[Opening EXTRACTED DATA section]
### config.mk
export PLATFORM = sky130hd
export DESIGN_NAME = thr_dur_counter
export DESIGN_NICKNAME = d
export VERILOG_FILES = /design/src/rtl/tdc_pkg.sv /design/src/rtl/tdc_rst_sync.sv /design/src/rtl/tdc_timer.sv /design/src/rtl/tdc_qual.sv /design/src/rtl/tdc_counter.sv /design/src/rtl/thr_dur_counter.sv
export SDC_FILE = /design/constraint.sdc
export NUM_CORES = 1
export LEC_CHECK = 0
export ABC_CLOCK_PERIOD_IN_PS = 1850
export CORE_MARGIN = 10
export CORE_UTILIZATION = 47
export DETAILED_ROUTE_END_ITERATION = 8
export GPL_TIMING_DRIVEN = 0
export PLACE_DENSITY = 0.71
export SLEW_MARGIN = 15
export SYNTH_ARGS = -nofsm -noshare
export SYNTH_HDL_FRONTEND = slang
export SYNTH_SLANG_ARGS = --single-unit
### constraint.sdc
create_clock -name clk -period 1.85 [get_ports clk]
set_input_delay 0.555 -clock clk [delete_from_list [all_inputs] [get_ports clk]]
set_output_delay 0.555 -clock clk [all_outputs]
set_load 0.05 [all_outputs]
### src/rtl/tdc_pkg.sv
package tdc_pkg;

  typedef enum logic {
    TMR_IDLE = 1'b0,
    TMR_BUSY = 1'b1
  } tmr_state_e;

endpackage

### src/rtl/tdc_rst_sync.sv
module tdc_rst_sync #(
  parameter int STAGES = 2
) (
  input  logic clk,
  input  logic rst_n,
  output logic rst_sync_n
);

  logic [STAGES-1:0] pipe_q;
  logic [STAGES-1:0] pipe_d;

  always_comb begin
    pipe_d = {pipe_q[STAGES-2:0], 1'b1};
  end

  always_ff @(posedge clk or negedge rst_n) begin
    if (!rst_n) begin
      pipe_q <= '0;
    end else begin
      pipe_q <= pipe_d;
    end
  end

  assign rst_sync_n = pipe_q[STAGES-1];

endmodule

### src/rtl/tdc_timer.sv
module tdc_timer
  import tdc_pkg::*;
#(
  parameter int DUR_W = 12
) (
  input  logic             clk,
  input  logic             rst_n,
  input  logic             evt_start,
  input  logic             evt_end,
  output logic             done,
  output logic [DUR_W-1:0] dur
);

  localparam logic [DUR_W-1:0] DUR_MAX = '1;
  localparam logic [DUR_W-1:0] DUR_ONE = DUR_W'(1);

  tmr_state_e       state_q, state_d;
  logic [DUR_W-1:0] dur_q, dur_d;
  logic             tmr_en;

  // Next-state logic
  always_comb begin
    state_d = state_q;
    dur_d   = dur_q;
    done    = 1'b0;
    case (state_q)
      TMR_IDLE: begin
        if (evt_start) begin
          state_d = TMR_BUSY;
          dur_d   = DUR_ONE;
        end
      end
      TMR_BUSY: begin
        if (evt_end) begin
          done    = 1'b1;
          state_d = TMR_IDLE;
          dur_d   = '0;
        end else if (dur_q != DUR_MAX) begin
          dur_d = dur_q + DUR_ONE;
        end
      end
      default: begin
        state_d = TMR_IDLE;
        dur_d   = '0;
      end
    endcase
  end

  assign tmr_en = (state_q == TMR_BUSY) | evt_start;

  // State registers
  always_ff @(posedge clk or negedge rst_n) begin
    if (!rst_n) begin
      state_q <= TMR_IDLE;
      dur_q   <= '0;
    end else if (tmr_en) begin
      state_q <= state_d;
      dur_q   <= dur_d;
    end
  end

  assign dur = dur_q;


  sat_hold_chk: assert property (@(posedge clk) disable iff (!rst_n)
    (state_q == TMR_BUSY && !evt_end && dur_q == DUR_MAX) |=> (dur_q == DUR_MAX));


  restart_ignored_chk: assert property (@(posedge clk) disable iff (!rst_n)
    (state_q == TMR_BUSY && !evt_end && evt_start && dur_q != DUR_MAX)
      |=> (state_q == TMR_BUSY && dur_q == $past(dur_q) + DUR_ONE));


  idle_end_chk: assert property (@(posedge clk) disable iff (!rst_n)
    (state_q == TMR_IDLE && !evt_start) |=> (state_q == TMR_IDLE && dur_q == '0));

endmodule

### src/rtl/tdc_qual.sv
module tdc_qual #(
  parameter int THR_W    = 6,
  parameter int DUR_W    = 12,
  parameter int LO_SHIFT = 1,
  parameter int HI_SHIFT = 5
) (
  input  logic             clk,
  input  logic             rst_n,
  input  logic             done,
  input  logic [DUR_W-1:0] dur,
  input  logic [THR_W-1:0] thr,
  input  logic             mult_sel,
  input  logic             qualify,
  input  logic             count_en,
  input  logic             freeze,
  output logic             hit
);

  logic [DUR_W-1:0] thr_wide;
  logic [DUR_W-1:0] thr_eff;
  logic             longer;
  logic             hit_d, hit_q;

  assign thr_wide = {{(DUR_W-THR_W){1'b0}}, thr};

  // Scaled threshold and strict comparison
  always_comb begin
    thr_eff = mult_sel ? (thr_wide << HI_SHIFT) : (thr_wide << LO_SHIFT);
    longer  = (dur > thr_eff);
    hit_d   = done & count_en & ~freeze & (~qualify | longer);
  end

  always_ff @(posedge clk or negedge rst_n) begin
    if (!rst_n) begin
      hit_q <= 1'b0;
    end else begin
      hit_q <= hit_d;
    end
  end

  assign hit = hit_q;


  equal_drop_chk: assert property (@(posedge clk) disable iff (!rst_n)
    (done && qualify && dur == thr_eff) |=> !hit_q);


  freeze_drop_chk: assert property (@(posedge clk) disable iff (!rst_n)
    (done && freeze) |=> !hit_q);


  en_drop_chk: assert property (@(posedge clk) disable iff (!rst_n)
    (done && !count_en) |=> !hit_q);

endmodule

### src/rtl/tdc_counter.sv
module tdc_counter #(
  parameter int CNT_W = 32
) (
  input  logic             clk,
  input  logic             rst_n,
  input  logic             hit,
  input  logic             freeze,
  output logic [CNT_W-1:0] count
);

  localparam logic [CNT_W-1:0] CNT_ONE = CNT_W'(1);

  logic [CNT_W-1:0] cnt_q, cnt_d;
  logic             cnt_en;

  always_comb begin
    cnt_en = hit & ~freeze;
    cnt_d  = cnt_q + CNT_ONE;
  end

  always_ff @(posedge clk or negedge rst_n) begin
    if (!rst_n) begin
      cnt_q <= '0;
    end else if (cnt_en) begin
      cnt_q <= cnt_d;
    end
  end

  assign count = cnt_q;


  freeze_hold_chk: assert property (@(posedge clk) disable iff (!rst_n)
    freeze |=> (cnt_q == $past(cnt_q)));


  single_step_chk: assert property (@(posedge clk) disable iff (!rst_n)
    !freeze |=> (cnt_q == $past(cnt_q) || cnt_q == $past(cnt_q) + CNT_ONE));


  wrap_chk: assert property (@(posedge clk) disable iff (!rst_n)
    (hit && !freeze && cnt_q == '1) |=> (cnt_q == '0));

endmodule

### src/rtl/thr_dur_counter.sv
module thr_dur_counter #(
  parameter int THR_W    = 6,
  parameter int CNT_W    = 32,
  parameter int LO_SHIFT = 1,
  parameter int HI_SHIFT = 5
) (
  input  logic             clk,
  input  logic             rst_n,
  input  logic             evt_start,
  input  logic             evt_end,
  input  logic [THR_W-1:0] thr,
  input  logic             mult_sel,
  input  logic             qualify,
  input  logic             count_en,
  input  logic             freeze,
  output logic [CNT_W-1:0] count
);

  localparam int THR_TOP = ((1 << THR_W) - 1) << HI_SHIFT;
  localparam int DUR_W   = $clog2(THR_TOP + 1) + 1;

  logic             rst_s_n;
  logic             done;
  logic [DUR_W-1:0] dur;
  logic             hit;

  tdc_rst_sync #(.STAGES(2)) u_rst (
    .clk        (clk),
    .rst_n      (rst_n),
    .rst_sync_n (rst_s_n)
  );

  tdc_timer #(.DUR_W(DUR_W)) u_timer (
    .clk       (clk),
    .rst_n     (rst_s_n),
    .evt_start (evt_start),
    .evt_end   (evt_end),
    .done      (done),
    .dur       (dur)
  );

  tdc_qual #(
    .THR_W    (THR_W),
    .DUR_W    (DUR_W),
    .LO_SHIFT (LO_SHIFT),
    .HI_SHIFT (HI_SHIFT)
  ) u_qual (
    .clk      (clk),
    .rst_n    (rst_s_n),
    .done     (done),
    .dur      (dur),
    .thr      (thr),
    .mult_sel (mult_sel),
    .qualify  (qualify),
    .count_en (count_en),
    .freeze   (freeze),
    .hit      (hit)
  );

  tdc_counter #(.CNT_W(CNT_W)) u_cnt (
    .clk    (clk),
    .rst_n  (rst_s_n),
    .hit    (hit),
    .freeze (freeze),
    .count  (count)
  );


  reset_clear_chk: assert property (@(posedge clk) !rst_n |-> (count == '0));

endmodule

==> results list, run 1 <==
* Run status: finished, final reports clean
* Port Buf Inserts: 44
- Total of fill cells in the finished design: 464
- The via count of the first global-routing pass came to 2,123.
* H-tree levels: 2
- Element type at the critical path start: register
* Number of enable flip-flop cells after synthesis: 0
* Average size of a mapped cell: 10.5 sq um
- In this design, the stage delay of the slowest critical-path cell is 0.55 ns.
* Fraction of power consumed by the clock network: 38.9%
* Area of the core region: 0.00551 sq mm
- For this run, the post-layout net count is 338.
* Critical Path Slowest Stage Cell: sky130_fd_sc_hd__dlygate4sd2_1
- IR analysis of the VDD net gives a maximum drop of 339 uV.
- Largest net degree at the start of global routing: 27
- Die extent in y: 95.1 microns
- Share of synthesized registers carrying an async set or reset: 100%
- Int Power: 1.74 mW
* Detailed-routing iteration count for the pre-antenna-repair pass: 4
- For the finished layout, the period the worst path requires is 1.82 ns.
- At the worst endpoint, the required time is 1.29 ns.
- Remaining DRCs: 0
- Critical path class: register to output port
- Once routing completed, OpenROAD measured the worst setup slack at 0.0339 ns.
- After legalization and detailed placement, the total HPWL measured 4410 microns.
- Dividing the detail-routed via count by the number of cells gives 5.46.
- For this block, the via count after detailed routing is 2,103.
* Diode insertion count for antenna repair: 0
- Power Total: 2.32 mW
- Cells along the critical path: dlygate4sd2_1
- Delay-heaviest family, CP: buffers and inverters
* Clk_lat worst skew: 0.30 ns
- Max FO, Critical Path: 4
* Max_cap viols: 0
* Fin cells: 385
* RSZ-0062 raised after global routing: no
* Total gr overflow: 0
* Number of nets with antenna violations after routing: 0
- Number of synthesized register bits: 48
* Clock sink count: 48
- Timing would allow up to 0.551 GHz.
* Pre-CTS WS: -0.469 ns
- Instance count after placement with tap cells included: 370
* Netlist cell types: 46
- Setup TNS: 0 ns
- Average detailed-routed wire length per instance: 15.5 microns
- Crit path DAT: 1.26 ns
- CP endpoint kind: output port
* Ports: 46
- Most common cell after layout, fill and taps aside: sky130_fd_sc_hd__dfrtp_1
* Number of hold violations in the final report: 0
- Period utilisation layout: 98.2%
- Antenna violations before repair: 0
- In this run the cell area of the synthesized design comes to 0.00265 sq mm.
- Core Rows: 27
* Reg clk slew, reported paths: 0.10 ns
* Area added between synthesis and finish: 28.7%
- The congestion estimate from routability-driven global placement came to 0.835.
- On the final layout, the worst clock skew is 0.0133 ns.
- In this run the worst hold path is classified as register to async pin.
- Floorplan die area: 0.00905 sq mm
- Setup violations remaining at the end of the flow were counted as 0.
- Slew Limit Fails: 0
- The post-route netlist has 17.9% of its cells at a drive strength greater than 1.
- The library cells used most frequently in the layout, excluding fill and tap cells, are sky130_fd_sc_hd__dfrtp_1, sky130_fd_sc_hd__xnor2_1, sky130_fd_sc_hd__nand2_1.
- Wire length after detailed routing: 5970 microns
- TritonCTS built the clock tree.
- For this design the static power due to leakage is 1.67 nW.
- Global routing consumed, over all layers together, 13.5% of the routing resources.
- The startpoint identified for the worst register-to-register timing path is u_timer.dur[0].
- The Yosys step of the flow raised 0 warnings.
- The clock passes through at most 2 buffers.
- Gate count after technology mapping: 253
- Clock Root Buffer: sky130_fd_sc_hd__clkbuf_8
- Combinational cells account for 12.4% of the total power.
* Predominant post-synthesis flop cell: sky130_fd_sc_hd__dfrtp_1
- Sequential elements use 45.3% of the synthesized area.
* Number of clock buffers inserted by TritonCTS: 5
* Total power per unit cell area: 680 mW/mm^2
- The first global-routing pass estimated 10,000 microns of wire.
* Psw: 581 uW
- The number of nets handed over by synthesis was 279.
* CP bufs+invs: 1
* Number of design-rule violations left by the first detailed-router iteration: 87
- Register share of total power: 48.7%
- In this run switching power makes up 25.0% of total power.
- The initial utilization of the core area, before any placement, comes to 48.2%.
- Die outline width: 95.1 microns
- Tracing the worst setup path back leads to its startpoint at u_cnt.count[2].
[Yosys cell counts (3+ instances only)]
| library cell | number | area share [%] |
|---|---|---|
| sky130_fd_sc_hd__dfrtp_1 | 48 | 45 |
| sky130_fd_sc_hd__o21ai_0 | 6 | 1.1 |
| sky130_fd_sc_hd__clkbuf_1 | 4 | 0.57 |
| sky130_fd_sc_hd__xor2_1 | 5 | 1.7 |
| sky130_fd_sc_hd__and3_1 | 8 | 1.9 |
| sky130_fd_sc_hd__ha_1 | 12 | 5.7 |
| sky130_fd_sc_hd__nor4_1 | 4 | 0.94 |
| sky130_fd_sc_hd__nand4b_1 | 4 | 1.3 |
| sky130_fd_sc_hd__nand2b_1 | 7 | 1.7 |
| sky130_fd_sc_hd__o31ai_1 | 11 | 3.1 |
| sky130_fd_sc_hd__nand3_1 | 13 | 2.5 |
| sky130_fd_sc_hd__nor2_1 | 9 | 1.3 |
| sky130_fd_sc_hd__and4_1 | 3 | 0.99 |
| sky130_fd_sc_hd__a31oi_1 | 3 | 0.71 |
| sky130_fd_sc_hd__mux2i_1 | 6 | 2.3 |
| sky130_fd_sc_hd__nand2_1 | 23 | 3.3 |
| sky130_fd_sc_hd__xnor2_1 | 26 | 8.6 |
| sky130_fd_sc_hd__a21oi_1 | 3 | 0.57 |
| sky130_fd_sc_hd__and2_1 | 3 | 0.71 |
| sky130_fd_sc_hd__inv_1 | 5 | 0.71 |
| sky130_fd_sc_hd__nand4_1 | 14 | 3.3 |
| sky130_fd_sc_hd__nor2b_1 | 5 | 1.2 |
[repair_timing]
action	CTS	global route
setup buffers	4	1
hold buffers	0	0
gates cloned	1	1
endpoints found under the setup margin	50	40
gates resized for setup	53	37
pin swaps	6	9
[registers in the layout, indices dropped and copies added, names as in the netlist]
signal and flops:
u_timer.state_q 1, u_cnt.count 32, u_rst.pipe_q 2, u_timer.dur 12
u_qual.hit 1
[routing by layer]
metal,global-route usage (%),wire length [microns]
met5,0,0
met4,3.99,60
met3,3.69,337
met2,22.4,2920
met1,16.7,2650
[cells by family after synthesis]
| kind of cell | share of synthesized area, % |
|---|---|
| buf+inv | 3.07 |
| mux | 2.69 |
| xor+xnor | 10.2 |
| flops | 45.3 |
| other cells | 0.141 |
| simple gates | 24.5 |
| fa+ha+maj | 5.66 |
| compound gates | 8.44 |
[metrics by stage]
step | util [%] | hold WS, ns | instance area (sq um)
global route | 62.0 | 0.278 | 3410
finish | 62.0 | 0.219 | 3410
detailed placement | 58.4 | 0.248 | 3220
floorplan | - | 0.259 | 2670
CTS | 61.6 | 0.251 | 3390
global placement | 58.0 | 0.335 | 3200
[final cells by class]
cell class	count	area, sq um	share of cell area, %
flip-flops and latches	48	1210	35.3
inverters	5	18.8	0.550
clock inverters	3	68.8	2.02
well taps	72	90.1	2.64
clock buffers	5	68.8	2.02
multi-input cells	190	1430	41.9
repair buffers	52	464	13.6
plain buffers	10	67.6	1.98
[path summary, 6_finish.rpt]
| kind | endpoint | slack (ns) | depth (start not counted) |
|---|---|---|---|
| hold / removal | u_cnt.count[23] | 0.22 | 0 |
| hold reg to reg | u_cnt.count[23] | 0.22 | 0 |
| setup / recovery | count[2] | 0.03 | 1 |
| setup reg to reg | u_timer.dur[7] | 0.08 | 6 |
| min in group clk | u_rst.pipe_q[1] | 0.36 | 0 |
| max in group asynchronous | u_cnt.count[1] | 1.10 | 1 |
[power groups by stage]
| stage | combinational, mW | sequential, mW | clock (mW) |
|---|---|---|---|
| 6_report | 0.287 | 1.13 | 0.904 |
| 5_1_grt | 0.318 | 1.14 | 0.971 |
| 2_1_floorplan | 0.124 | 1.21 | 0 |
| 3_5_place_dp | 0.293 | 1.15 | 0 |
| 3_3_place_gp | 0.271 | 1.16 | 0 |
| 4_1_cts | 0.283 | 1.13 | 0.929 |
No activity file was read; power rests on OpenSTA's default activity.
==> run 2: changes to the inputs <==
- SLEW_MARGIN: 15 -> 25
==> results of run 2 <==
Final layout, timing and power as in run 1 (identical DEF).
[Closing EXTRACTED DATA section]
_PROBLEM REQUIREMENTS_.
Take exactly the lines from the one containing "and finish: 28.7%" through the one containing "- Die outline width: 95.1 microns" in the data above, and output them with nothing added.

_ANSWER SPACE_.
* Area added between synthesis and finish: 28.7%
- The congestion estimate from routability-driven global placement came to 0.835.
- On the final layout, the worst clock skew is 0.0133 ns.
- In this run the worst hold path is classified as register to async pin.
- Floorplan die area: 0.00905 sq mm
- Setup violations remaining at the end of the flow were counted as 0.
- Slew Limit Fails: 0
- The post-route netlist has 17.9% of its cells at a drive strength greater than 1.
- The library cells used most frequently in the layout, excluding fill and tap cells, are sky130_fd_sc_hd__dfrtp_1, sky130_fd_sc_hd__xnor2_1, sky130_fd_sc_hd__nand2_1.
- Wire length after detailed routing: 5970 microns
- TritonCTS built the clock tree.
- For this design the static power due to leakage is 1.67 nW.
- Global routing consumed, over all layers together, 13.5% of the routing resources.
- The startpoint identified for the worst register-to-register timing path is u_timer.dur[0].
- The Yosys step of the flow raised 0 warnings.
- The clock passes through at most 2 buffers.
- Gate count after technology mapping: 253
- Clock Root Buffer: sky130_fd_sc_hd__clkbuf_8
- Combinational cells account for 12.4% of the total power.
* Predominant post-synthesis flop cell: sky130_fd_sc_hd__dfrtp_1
- Sequential elements use 45.3% of the synthesized area.
* Number of clock buffers inserted by TritonCTS: 5
* Total power per unit cell area: 680 mW/mm^2
- The first global-routing pass estimated 10,000 microns of wire.
* Psw: 581 uW
- The number of nets handed over by synthesis was 279.
* CP bufs+invs: 1
* Number of design-rule violations left by the first detailed-router iteration: 87
- Register share of total power: 48.7%
- In this run switching power makes up 25.0% of total power.
- The initial utilization of the core area, before any placement, comes to 48.2%.
- Die outline width: 95.1 microns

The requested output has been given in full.